Thousands of U.S. soldiers have been killed in Afghanistan, among them: 151 Floridians, including 16 soldiers from Hillsborough County. Now, thanks to the efforts of one Gold Star mother, the names of Florida soldiers, who left for Afghanistan in uniform and returned home draped in our flag, have been immortalized. 

“My son was killed in 2010 and this memorial is built in his memory and all the soldiers who were killed in Operation Enduring Freedom,” said Annette Kirk, whose son, PFC Paul Cuzzupe II was killed in action on August 8, 2010. He was 23. “They were actually coming back from their mission when they ran over a 250-pound IED.”

On Saturday Gold Star families gathered at Veterans Memorial Park in Tampa for the dedication of the new Afghanistan War Memorial. Its walls bear the names of 151 fallen Floridians and the faces of 16 Hillsborough County soldiers.

The memorial’s design was inspired by photos Paul sent to his mother while serving in Afghanistan. It has been constructed to look like a guard tower, replete with HESCO barriers.

“The HESCO barrier is really what keeps the war fighter safe. It makes it so we can go anywhere in the world, no matter how rural it is, and set up a base and protect our forces. These HESCO barriers you see on it are actual real HESCO, they were donated to us by the company,” explained Mark Goujon, and Iraq War veteran who played an integral role in the creation of Veterans Memorial Parks’ Iraq and Afghanistan was memorials. “We’re excited to have that as part of the memorial so we can really capture the feel. When Operation Enduring Freedom veterans show up they can kind of go into this and see what they saw when they were over there.”  

Gen. Joseph Votel, Commander of United States Central Command, assured friends, loved ones and family members attending the dedication ceremony that the fallen hadn’t died in vain.

“Since 2001 the United States has not suffered a major attack emanating from that part of the world. This is significant. It is due in large part to the efforts of everyone who has served in Afghanistan. Because of their hard work, the situation there is now vastly different from when we started our mission,” said Votel. “Since 2001 we’ve deposed the Taliban. We’ve killed Osama Bin Laden. We’ve built up the Afghan national and security forces and we’ve helped Afghanistan establish the beginnings of a democratic process and the structure to help them rejoin the fold of the international community.

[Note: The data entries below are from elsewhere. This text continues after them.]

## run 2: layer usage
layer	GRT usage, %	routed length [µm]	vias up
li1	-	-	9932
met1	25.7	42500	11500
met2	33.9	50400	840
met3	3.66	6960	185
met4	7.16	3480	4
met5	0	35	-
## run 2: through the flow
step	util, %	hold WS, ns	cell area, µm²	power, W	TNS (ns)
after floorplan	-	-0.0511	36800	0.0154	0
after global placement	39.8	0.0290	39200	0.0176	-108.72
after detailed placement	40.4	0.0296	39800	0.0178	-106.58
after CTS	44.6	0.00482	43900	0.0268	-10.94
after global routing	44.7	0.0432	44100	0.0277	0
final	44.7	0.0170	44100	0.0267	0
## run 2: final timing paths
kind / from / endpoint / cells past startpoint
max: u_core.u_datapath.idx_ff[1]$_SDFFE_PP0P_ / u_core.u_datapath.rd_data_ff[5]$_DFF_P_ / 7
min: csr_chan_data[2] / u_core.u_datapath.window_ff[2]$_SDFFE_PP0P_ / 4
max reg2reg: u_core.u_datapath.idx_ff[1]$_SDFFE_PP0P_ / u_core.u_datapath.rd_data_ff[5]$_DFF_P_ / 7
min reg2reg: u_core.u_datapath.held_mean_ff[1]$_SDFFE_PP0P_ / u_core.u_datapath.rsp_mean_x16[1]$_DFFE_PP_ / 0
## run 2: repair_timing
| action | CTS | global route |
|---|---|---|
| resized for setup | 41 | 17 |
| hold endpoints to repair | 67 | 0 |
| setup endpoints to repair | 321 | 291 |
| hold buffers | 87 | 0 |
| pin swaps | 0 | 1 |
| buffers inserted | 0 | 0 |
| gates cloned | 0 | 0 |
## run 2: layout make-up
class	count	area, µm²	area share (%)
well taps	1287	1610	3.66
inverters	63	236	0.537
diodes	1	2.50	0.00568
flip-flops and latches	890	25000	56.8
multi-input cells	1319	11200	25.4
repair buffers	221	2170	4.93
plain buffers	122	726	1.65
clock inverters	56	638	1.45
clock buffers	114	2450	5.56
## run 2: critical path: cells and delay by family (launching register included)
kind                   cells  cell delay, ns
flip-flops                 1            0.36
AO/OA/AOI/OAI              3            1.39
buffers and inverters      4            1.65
--- config.mk ---
export PLATFORM = sky130hd
export DESIGN_NAME = tls_record_deframer
export DESIGN_NICKNAME = d
export VERILOG_FILES = /design/src/hw/rtl/tlsrd_pkg.sv /design/src/hw/rtl/tls_record_deframer.sv
export SDC_FILE = /design/constraint.sdc
export NUM_CORES = 1
export LEC_CHECK = 0
export BUFFER_PORTS_ARGS = -buffer_cell sky130_fd_sc_hd__buf_2
export CAP_MARGIN = 20
export CORE_MARGIN = 1
export CORE_UTILIZATION = 50
export DETAILED_ROUTE_END_ITERATION = 10
export PLACE_DENSITY = 0.72
export RECOVER_POWER = 100
export SLEW_MARGIN = 15
export SYNTH_ARGS = -nofsm -noshare
export SYNTH_HDL_FRONTEND = slang
export SYNTH_SLANG_ARGS = --single-unit
--- constraint.sdc ---
create_clock -name clk -period 3.9 [get_ports clk]
set_input_delay 0.78 -clock clk [delete_from_list [all_inputs] [get_ports clk]]
set_output_delay 0.78 -clock clk [all_outputs]
set_load 0.02 [all_outputs]
**src/sv/fpcc_pkg.sv**
```systemverilog
// ----------------------------------------------------------------------------
// fpcc_pkg
// Shared widths, status codes, the frame snapshot type and the CRC-16/MODBUS
// byte update used by the framed packet CRC checker.
// ----------------------------------------------------------------------------
package fpcc_pkg;

  localparam int BYTE_W   = 8;
  localparam int WORD_W   = 16;
  localparam int COUNT_W  = 17;
  localparam int STATUS_W = 3;
  localparam int CFG_IDX_W = 2;
  localparam int DELAY_DEPTH = 4;

  localparam logic [COUNT_W-1:0] MIN_FRAME = COUNT_W'(8);
  localparam logic [COUNT_W-1:0] COUNT_MAX = {COUNT_W{1'b1}};
  localparam logic [WORD_W-1:0]  CRC_INIT  = 16'hFFFF;
  localparam logic [WORD_W-1:0]  CRC_POLY  = 16'hA001;

  // Status codes of a verdict.
  localparam logic [STATUS_W-1:0] ST_OK    = 3'd0;
  localparam logic [STATUS_W-1:0] ST_SHORT = 3'd1;
  localparam logic [STATUS_W-1:0] ST_HEAD  = 3'd2;
  localparam logic [STATUS_W-1:0] ST_TAIL  = 3'd3;
  localparam logic [STATUS_W-1:0] ST_LEN   = 3'd4;
  localparam logic [STATUS_W-1:0] ST_CRC   = 3'd5;

  // Configuration register indexes.
  localparam logic [CFG_IDX_W-1:0] REG_HEAD_WORD = 2'd0;
  localparam logic [CFG_IDX_W-1:0] REG_TAIL_WORD = 2'd1;

  // Everything the verdict needs, taken when the last byte of a frame arrives.
  typedef struct packed {
    logic [COUNT_W-1:0] count;
    logic [WORD_W-1:0]  head_seen;
    logic [WORD_W-1:0]  length_field;
    logic [WORD_W-1:0]  crc;
    logic [WORD_W-1:0]  rx_crc;
    logic [WORD_W-1:0]  rx_tail;
  } snap_t;

  // One byte of reflected CRC-16 (polynomial 0xA001), bit by bit.
  function automatic logic [WORD_W-1:0] crc_feed(input logic [WORD_W-1:0] crc,
                                                 input logic [BYTE_W-1:0] b);
    logic [WORD_W-1:0] c;
    c = crc ^ {{(WORD_W-BYTE_W){1'b0}}, b};
    for (int k = 0; k < BYTE_W; k++) begin
      if (c[0]) begin
        c = (c >> 1) ^ CRC_POLY;
      end else begin
        c = c >> 1;
      end
    end
    return c;
  endfunction

endpackage

```
**src/sv/fpcc_byte_if.sv**
```systemverilog
// ----------------------------------------------------------------------------
// fpcc_byte_if
// Frame byte channel: one byte per request, with a flag on the final byte.
// ----------------------------------------------------------------------------
interface fpcc_byte_if;
  import fpcc_pkg::*;

  logic              valid;
  logic              ready;
  logic [BYTE_W-1:0] data_byte;
  logic              last;

  modport source (output valid, output data_byte, output last, input ready);
  modport sink   (input valid, input data_byte, input last, output ready);
endinterface

```
**src/sv/fpcc_tracker.sv**
```systemverilog
// ----------------------------------------------------------------------------
// fpcc_tracker
// Per-byte frame state: byte counter, head and length capture, delay line
// and running body CRC. On the final byte it registers a snapshot for the
// verdict stage and clears the frame state.
// ----------------------------------------------------------------------------
module fpcc_tracker (
  input  logic                clk,
  input  logic                rst,
  fpcc_byte_if.sink           byte_in,
  output logic                snap_valid,
  input  logic                snap_ready,
  output fpcc_pkg::snap_t     snap
);
  import fpcc_pkg::*;

  logic [COUNT_W-1:0] byte_count;
  logic [WORD_W-1:0]  crc_register;
  logic [BYTE_W-1:0]  delay_line [DELAY_DEPTH];
  logic [WORD_W-1:0]  head_seen;
  logic [WORD_W-1:0]  length_field;

  logic [COUNT_W-1:0] byte_count_next;
  logic [WORD_W-1:0]  crc_register_next;
  logic [BYTE_W-1:0]  delay_line_next [DELAY_DEPTH];
  logic [WORD_W-1:0]  head_seen_next;
  logic [WORD_W-1:0]  length_field_next;
  logic               accept;

  // The snapshot slot frees up in the same cycle the verdict stage takes it.
  assign byte_in.ready = !snap_valid || snap_ready;
  assign accept = byte_in.valid && byte_in.ready;

  always_comb begin
    head_seen_next    = head_seen;
    length_field_next = length_field;
    if (byte_count == COUNT_W'(0)) begin
      head_seen_next[15:8] = byte_in.data_byte;
    end else if (byte_count == COUNT_W'(1)) begin
      head_seen_next[7:0] = byte_in.data_byte;
    end else if (byte_count == COUNT_W'(2)) begin
      length_field_next[15:8] = byte_in.data_byte;
    end else if (byte_count == COUNT_W'(3)) begin
      length_field_next[7:0] = byte_in.data_byte;
    end

    // Bytes leaving the delay line once the byte count reaches eight are body bytes, so
    // the trailing CRC and tail never reach the CRC register.
    if (byte_count >= MIN_FRAME) begin
      crc_register_next = crc_feed(crc_register, delay_line[0]);
    end else begin
      crc_register_next = crc_register;
    end

    for (int i = 0; i < DELAY_DEPTH - 1; i++) begin
      delay_line_next[i] = delay_line[i+1];
    end
    delay_line_next[DELAY_DEPTH-1] = byte_in.data_byte;

    if (byte_count != COUNT_MAX) begin
      byte_count_next = byte_count + COUNT_W'(1);
    end else begin
      byte_count_next = byte_count;
    end
  end

  always_ff @(posedge clk) begin
    if (rst) begin
      byte_count   <= '0;
      crc_register <= CRC_INIT;
      head_seen    <= '0;
      length_field <= '0;
      for (int i = 0; i < DELAY_DEPTH; i++) begin
        delay_line[i] <= '0;
      end
    end else if (accept) begin
      if (byte_in.last) begin
        byte_count   <= '0;
        crc_register <= CRC_INIT;
        head_seen    <= '0;
        length_field <= '0;
        for (int i = 0; i < DELAY_DEPTH; i++) begin
          delay_line[i] <= '0;
        end
      end else begin
        byte_count   <= byte_count_next;
        crc_register <= crc_register_next;
        head_seen    <= head_seen_next;
        length_field <= length_field_next;
        for (int i = 0; i < DELAY_DEPTH; i++) begin
          delay_line[i] <= delay_line_next[i];
        end
      end
    end
  end

  always_ff @(posedge clk) begin
    if (rst) begin
      snap_valid <= 1'b0;
    end else if (accept && byte_in.last) begin
      snap_valid <= 1'b1;
    end else if (snap_ready) begin
      snap_valid <= 1'b0;
    end
  end

  always_ff @(posedge clk) begin
    if (accept && byte_in.last) begin
      snap.count        <= byte_count_next;
      snap.head_seen    <= head_seen_next;
      snap.length_field <= length_field_next;
      snap.crc          <= crc_register_next;
      snap.rx_crc       <= {delay_line_next[0], delay_line_next[1]};
      snap.rx_tail      <= {delay_line_next[2], delay_line_next[3]};
    end
  end

endmodule

```
**src/flat_wrapper.sv**
```systemverilog
// flat-port wrapper written by rule: the top's interface ports become plain ports
module fpcc_tracker_flat import fpcc_pkg::*;
  (clk, rst, snap_valid, snap_ready, snap, byte_in_valid, byte_in_data_byte, byte_in_last, byte_in_ready);
  fpcc_byte_if byte_in_i ();
  input  logic clk;
  input  logic rst;
  output logic snap_valid;
  input  logic snap_ready;
  output fpcc_pkg::snap_t snap;
  input wire logic [$bits(byte_in_i.valid)-1:0] byte_in_valid;
  input wire logic [$bits(byte_in_i.data_byte)-1:0] byte_in_data_byte;
  input wire logic [$bits(byte_in_i.last)-1:0] byte_in_last;
  output wire logic [$bits(byte_in_i.ready)-1:0] byte_in_ready;
  assign byte_in_i.valid = byte_in_valid;
  assign byte_in_i.data_byte = byte_in_data_byte;
  assign byte_in_i.last = byte_in_last;
  assign byte_in_ready = byte_in_i.ready;
  fpcc_tracker u_core (.clk(clk), .rst(rst), .byte_in(byte_in_i), .snap_valid(snap_valid), .snap_ready(snap_ready), .snap(snap));
endmodule
```
**config.mk**
```make
export PLATFORM = sky130hd
export DESIGN_NAME = fpcc_tracker_flat
export DESIGN_NICKNAME = d
export VERILOG_FILES = /design/src/sv/fpcc_pkg.sv /design/src/sv/fpcc_byte_if.sv /design/src/sv/fpcc_tracker.sv /design/src/flat_wrapper.sv
export SDC_FILE = /design/constraint.sdc
export NUM_CORES = 1
export LEC_CHECK = 0
export ABC_AREA = 0
export BUFFER_PORTS_ARGS = -buffer_cell sky130_fd_sc_hd__buf_2
export CAP_MARGIN = 10
export CORE_UTILIZATION = 45
export CTS_CLUSTER_SIZE = 10
export DETAILED_ROUTE_END_ITERATION = 16
export HOLD_SLACK_MARGIN = 0.05
export MAX_ROUTING_LAYER = met4
export PLACE_DENSITY = 0.69
export SKIP_CTS_REPAIR_TIMING = 1
export SLEW_MARGIN = 20
export SYNTH_ARGS = -nofsm -noshare
export SYNTH_HDL_FRONTEND = slang
export SYNTH_SLANG_ARGS = --single-unit
```
**constraint.sdc**
```tcl
create_clock -name clk -period 9.72 [get_ports clk]
set_input_delay 0.972 -clock clk [delete_from_list [all_inputs] [get_ports clk]]
set_output_delay 0.972 -clock clk [all_outputs]
set_load 0.01 [all_outputs]
```
==> results.json <==
{
  "hold-path-endpoint": "u_core.snap[30]$_DFFE_PP_",
  "vdd.ir_drop.worst_v": 0.000132,
  "adder_cell_share_of_the_synthesized_area": 0.00640,
  "power.leakage_nw": 3.38,
  "final.min_clock_period_ps": 2800,
  "dieArea_um2": 17900,
  "postSynthAreaPerCell_um2": 13.3,
  "netlist_area_um2": 7820,
  "yosys_register_bits": 195,
  "share_clk_of_total_power": 0.409,
  "tritoncts_num_sinks": 195,
  "avgViaCountPerCell": 5.31,
  "post_synth_xor_area_fraction": 0.0448,
  "cts_root_buffer": "sky130_fd_sc_hd__clkbuf_16",
  "post-synth-top-count-cell": "sky130_fd_sc_hd__edfxtp_1",
  "h-tree-depth": 4,
  "numPlacedInstances": 887,
  "routed_wire_length_per_instance_um": 16.9,
  "synth_edf_count": 121,
  "fin_total_pwr_w": 0.00170,
  "hold_class": "flip-flop to flip-flop",
  "grt_setup_unrepaired": "false",
  "post_synth_most_frequent_cells": "sky130_fd_sc_hd__edfxtp_1, sky130_fd_sc_hd__dfxtp_1, sky130_fd_sc_hd__nor2_1, sky130_fd_sc_hd__a21oi_1, sky130_fd_sc_hd__nand2_1",
  "totalNegativeSetupSlack_ps": 0,
  "r2r_slack_ps": 6920,
  "dominant_combinational_cell_family_by_area_after_synthesis": "simple AND/OR/NAND/NOR gates",
  "grt_antenna_before_repair": 0,
  "endpoint_kind": "flip-flop",
  "timing.critical_path.fanout_max": 27,
  "placementRows": 47,
  "comb_power_share": 0.056,
  "timing_max_transition_violations_final": 0,
  "synthesis.instances": 588,
  "fin_skew_ps": 14.0,
  "placement.setup.worst_slack_ps": 6670,
  "diode_insertion_count_for_antenna_repair": 0,
  "power.share.switching": 0.229,
  "first_pass_iters": 5,
  "total_clock_buffers_created_by_cts": 17,
  "synth_mux_area_frac": 0.0461,
  "die_height_um": 134,
  "critical_path_arrival_ps": 3130,
  "first_iter_violations": 332,
  "timing.final.setup_violations": 0,
  "critPathLaunchType": "flip-flop",
  "grt_pass1_wl_mm": 25.0,
  "timing.rr.end": "u_core.head_seen[1]$_SDFFE_PP0N_",
  "post-route-period-util": 0.288,
  "drive_gt1_frac": 0.288,
  "finalWirelength_mm": 15.5,
  "setup.worst_path.start": "u_core.byte_count[7]$_SDFFE_PP0N_",
  "ys.warnings.count": 0,
  "clkLatencyLatePin_ps": 440,
  "r2r.worst_path.cells": 5,
  "pwr-share-seq": 0.535,
  "drt_drc_violations_left": 0,
  "post-route-worst-setup-slack_ps": 6920,
  "worst_hold_startpoint": "u_core.delay_line[1][6]$_SDFFCE_PN0P_",
  "max_slew.worst_pin.slew_ps": 729,
  "io_buffers": 111,
  "cap_viol_max_count": 0,
  "seq_area_frac_synth": 0.654,
  "synth_fp_nets": 605,
  "share_of_the_synthesized_area_in_compound_gates_ao_oa_aoi_oai": 0.103,
  "timing.slew.headroom": 0.512,
  "synthSimpleGateAreaFrac": 0.117,
  "whs_path_depth": 0,
  "hold_slack_ps": 438,
  "net-switching-power_w": 0.000389,
  "tritoncts": "done",
  "yosys.area.top_type_share": 0.465,
  "internal_pwr_total_w": 0.00131,
  "synth.lib_cells_used.distinct": 58,
  "max_freq_mhz": 357,
  "grt_overflow": 0,
  "via_count_of_the_first_global_routing_pass": 4856,
  "dr_total_vias": 4877,
  "finalNetCount": 703,
  "core_region_um2": 16800,
  "reg2reg_from": "u_core.byte_count[7]$_SDFFE_PP0N_",
  "die_w_um": 134,
  "area.growth.synth_to_final_pct": 16.6,
  "ys_dominant_reg_cell": "sky130_fd_sc_hd__edfxtp_1",
  "power_density_nw_per_um2": 187,
  "finalHoldViolCount": 0,
  "post-dp-hpwl_mm": 10.5,
  "cell_taking_the_most_area_after_synthesis": "sky130_fd_sc_hd__edfxtp_1",
  "postSynth.asyncResetShare": 0,
  "ant_nets": 0,
  "timing.setup.critical_path_class": "flip-flop to flip-flop",
  "synth_top_cells_by_area": "sky130_fd_sc_hd__edfxtp_1, sky130_fd_sc_hd__dfxtp_1, sky130_fd_sc_hd__mux2_2, sky130_fd_sc_hd__a22o_1, sky130_fd_sc_hd__xnor2_1",
  "finalWeightedCongestion": 0.814,
  "status": "completed",
  "final_standard_cell_count_with_taps_included_and_fillers_excluded": 919,
  "grt_max_degree": 52,
  "ios": 112,
  "starting_density": 0.467,
  "clk_transition_reported_paths_ps": 70,
  "clk_path_buf_depth": 2,
  "critical_path_required_ps": 10050,
  "grt_use_total": 0.187
}
state kept, by name (all words and copies together) (netlist names):
signal	cells
u_core.byte_count	17
u_core.crc_register	16
u_core.delay_line	32
u_core.head_seen	16
u_core.length_field	16
u_core.snap	97
u_core.snap_valid	1
### src/hw/rtl/ccz_zone_shift.sv
// Zone shift: moves the hours by an offset difference and carries up to two days.
module ccz_zone_shift (
  input  ccz_pkg::cal_t base,
  input  logic [5:0]    diff,    // two's complement, -31 to +31 hours
  output ccz_pkg::cal_t shifted
);

  // Leap year test; the hundreds quotient comes from a reciprocal multiply
  function automatic logic is_leap(input logic [13:0] y);
    logic [26:0] prod;
    logic [7:0]  q;
    logic [13:0] rem;
    logic        div100;
    prod   = 27'(y) * 27'd5243;
    q      = prod[26:19];
    rem    = y - 14'(q) * 14'd100;
    div100 = (rem == 14'd0);
    return ((y[1:0] == 2'b00) && !div100) || (div100 && (q[1:0] == 2'b00));
  endfunction

  // Length of a month; anything outside January to December counts 31 days
  function automatic logic [4:0] month_days(input logic [3:0] m, input logic lp);
    logic [4:0] d;
    unique case (m)
      ccz_pkg::MONTH_FEB:            d = lp ? 5'd29 : 5'd28;
      4'd4, 4'd6, 4'd9, 4'd11:       d = 5'd30;
      default:                       d = 5'd31;
    endcase
    return d;
  endfunction

  // Step one day back, borrowing from month and year
  function automatic ccz_pkg::cal_t day_back(input ccz_pkg::cal_t c, input logic lp);
    ccz_pkg::cal_t r;
    r = c;
    if (c.day <= 5'd1) begin
      if (c.month <= ccz_pkg::MONTH_JAN) begin
        r.month = ccz_pkg::MONTH_DEC;
        r.year  = (c.year == 14'd0) ? ccz_pkg::YEAR_MAX : c.year - 14'd1;
      end else begin
        r.month = c.month - 4'd1;
      end
      r.day = month_days(r.month, lp);
    end else begin
      r.day = c.day - 5'd1;
    end
    r.weekday = (c.weekday <= ccz_pkg::WEEKDAY_MON) ? ccz_pkg::WEEKDAY_SUN
                                                    : c.weekday - 3'd1;
    return r;
  endfunction

  // Step one day forward, carrying into month and year
  function automatic ccz_pkg::cal_t day_fwd(input ccz_pkg::cal_t c, input logic lp);
    ccz_pkg::cal_t r;
    logic [5:0]    dn;
    r  = c;
    dn = {1'b0, c.day} + 6'd1;
    if (dn > {1'b0, month_days(c.month, lp)}) begin
      r.day = 5'd1;
      if (c.month >= ccz_pkg::MONTH_DEC) begin
        r.month = ccz_pkg::MONTH_JAN;
        r.year  = (c.year >= ccz_pkg::YEAR_MAX) ? 14'd0 : c.year + 14'd1;
      end else begin
        r.month = c.month + 4'd1;
      end
    end else begin
      r.day = dn[4:0];
    end
    r.weekday = ((c.weekday == 3'd0) || (c.weekday >= ccz_pkg::WEEKDAY_SUN))
                ? ccz_pkg::WEEKDAY_MON : c.weekday + 3'd1;
    return r;
  endfunction

  logic signed [6:0] h_raw;
  logic signed [6:0] h_adj;
  logic              leap_base;
  ccz_pkg::cal_t     back1, back2, fwd1, fwd2;

  // Raw shifted hour, -31 to 62
  assign h_raw = $signed({2'b00, base.hour}) + $signed({diff[5], diff});

  // A year change in the first step leaves the second step in December or
  // January, so only the leap flag of the starting year is ever needed
  assign leap_base = is_leap(base.year);
  assign back1     = day_back(base, leap_base);
  assign back2     = day_back(back1, leap_base);
  assign fwd1      = day_fwd(base, leap_base);
  assign fwd2      = day_fwd(fwd1, leap_base);

  // Pick the number of days carried from the raw hour
  always_comb begin
    shifted = base;
    h_adj   = h_raw;
    priority if (h_raw < -7'sd24) begin
      shifted = back2;
      h_adj   = h_raw + 7'sd48;
    end else if (h_raw < 7'sd0) begin
      shifted = back1;
      h_adj   = h_raw + 7'sd24;
    end else if (h_raw >= 7'sd48) begin
      shifted = fwd2;
      h_adj   = h_raw - 7'sd48;
    end else if (h_raw >= 7'sd24) begin
      shifted = fwd1;
      h_adj   = h_raw - 7'sd24;
    end else begin
      shifted = base;
      h_adj   = h_raw;
    end
    shifted.hour = h_adj[4:0];
  end

endmodule

### src/hw/rtl/ccz_core.sv
// Timekeeping state and the single-pass update for one tick or set item.
module ccz_core #(
  parameter int TICKS_PER_SECOND = 100,
  parameter int LED_ON_TICKS     = 20,
  parameter int POLL_INTERVAL    = 50
) (
  input  logic             clk,
  input  logic             rst_n,
  input  logic             fire,
  input  ccz_pkg::item_t   item,
  output ccz_pkg::result_t res
);

  localparam int TICK_SPAN = (TICKS_PER_SECOND > LED_ON_TICKS) ? TICKS_PER_SECOND
                                                                : LED_ON_TICKS;
  localparam int TW = $clog2(TICK_SPAN + 1);
  localparam int PW = (POLL_INTERVAL > 1) ? $clog2(POLL_INTERVAL + 1) : 1;

  logic [TW-1:0] tick_r, tick_nxt, tick_inc;
  logic [PW-1:0] poll_r, poll_nxt;
  logic          led_r, led_nxt;
  logic [5:0]    sec_r, sec_nxt;
  logic [5:0]    min_r, min_nxt;
  ccz_pkg::cal_t cal_r, cal_nxt;
  logic          zone_r, zone_nxt;
  logic [4:0]    cur_r, cur_nxt;
  logic [4:0]    first_r, first_nxt;
  logic [4:0]    second_r, second_nxt;
  logic [4:0]    last_r, last_nxt;

  logic          toggle;
  logic          sec_evt;
  logic [4:0]    tick_target;
  logic [4:0]    ref_delta;
  logic [4:0]    set_target;
  ccz_pkg::cal_t set_cal;
  ccz_pkg::cal_t sh_base, sh_out;
  logic [5:0]    sh_diff;
  ccz_pkg::cal_t cal_mid;

  assign tick_inc = tick_r + TW'(1);

  // Button poll, zone targets and the shared shift operands
  always_comb begin
    toggle      = 1'b0;
    poll_nxt    = poll_r;
    if (poll_r != '0) begin
      poll_nxt = poll_r - PW'(1);
    end else begin
      poll_nxt = PW'(POLL_INTERVAL);
      toggle   = item.button_pressed;
    end
    zone_nxt    = zone_r ^ toggle;
    tick_target = zone_nxt ? second_r : first_r;

    // Reference zone change moves every offset by the same amount
    ref_delta   = item.set_reference_zone - last_r;
    set_target  = cur_r + ref_delta;

    set_cal.hour    = item.set_hours;
    set_cal.day     = item.set_day;
    set_cal.month   = item.set_month;
    set_cal.year    = item.set_year;
    set_cal.weekday = item.set_weekday;

    unique case (item.mode)
      ccz_pkg::MODE_SET: begin
        sh_base = set_cal;
        sh_diff = {set_target[4], set_target}
                - {item.set_reference_zone[4], item.set_reference_zone};
      end
      default: begin
        sh_base = cal_r;
        sh_diff = {tick_target[4], tick_target} - {cur_r[4], cur_r};
      end
    endcase
  end

  ccz_zone_shift u_shift (
    .base    (sh_base),
    .diff    (sh_diff),
    .shifted (sh_out)
  );

  // Next state for the item
  always_comb begin
    tick_nxt   = tick_r;
    led_nxt    = led_r;
    sec_nxt    = sec_r;
    min_nxt    = min_r;
    cal_nxt    = cal_r;
    cur_nxt    = cur_r;
    first_nxt  = first_r;
    second_nxt = second_r;
    last_nxt   = last_r;
    sec_evt    = 1'b0;
    cal_mid    = cal_r;

    unique case (item.mode)
      ccz_pkg::MODE_SET: begin
        // Load, then show in the selected zone
        tick_nxt   = '0;
        sec_nxt    = item.set_seconds;
        min_nxt    = item.set_minutes;
        cal_nxt    = sh_out;
        first_nxt  = first_r + ref_delta;
        second_nxt = second_r + ref_delta;
        last_nxt   = item.set_reference_zone;
        cur_nxt    = set_target;
      end
      default: begin
        // Sub-second count and LED
        if (tick_inc >= TW'(TICKS_PER_SECOND)) begin
          tick_nxt = '0;
          sec_evt  = 1'b1;
          led_nxt  = 1'b1;
        end else begin
          tick_nxt = tick_inc;
          if (tick_inc == TW'(LED_ON_TICKS)) begin
            led_nxt = 1'b0;
          end
        end

        // Zone toggle from the button poll
        if (toggle) begin
          cal_mid = sh_out;
          cur_nxt = tick_target;
        end
        cal_nxt = cal_mid;

        // Advance the time of day; hours wrap without a date change
        if (sec_evt) begin
          if (sec_r >= ccz_pkg::LAST_MIN_SEC) begin
            sec_nxt = 6'd0;
            if (min_r >= ccz_pkg::LAST_MIN_SEC) begin
              min_nxt      = 6'd0;
              cal_nxt.hour = (cal_mid.hour >= ccz_pkg::LAST_HOUR) ? 5'd0
                                                                 : cal_mid.hour + 5'd1;
            end else begin
              min_nxt = min_r + 6'd1;
            end
          end else begin
            sec_nxt = sec_r + 6'd1;
          end
        end
      end
    endcase
  end

  // Result for the item, taken from the updated state
  always_comb begin
    res.hours          = cal_nxt.hour;
    res.minutes        = min_nxt;
    res.seconds        = sec_nxt;
    res.day            = cal_nxt.day;
    res.month          = cal_nxt.month;
    res.year           = cal_nxt.year;
    res.weekday        = cal_nxt.weekday;
    res.zone_is_second = (item.mode == ccz_pkg::MODE_SET) ? zone_r : zone_nxt;
    res.led_on         = led_nxt;
    res.second_event   = sec_evt;
  end

  // State registers, updated once per item; poll, LED and zone on tick items only
  always_ff @(posedge clk) begin
    if (!rst_n) begin
      tick_r   <= '0;
      poll_r   <= PW'(POLL_INTERVAL);
      led_r    <= 1'b0;
      sec_r    <= '0;
      min_r    <= '0;
      cal_r    <= '0;
      zone_r   <= 1'b0;
      cur_r    <= ccz_pkg::OFFSET_FIRST_RST;
      first_r  <= ccz_pkg::OFFSET_FIRST_RST;
      second_r <= ccz_pkg::OFFSET_SECOND_RST;
      last_r   <= ccz_pkg::OFFSET_FIRST_RST;
    end else if (fire) begin
      tick_r   <= tick_nxt;
      sec_r    <= sec_nxt;
      min_r    <= min_nxt;
      cal_r    <= cal_nxt;
      cur_r    <= cur_nxt;
      first_r  <= first_nxt;
      second_r <= second_nxt;
      last_r   <= last_nxt;
      if (item.mode == ccz_pkg::MODE_TICK) begin
        poll_r <= poll_nxt;
        led_r  <= led_nxt;
        zone_r <= zone_nxt;
      end
    end
  end

endmodule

“I stand here before you today and tell you with confidence that the accomplishments of our fallen heroes will live on. I wish that I could stand up here and also tell you today that the mission in Afghanistan is finished, but it is not. Unfortunately, these remain challenging times and we have a sacred duty and responsibility to the American people to ensure an attack on the scale of 9-11 will never happen again.

“What I will emphasize to you is this: the brave men and women who made the ultimate sacrifice made our nation safer and gave us the opportunity to see our mission through.”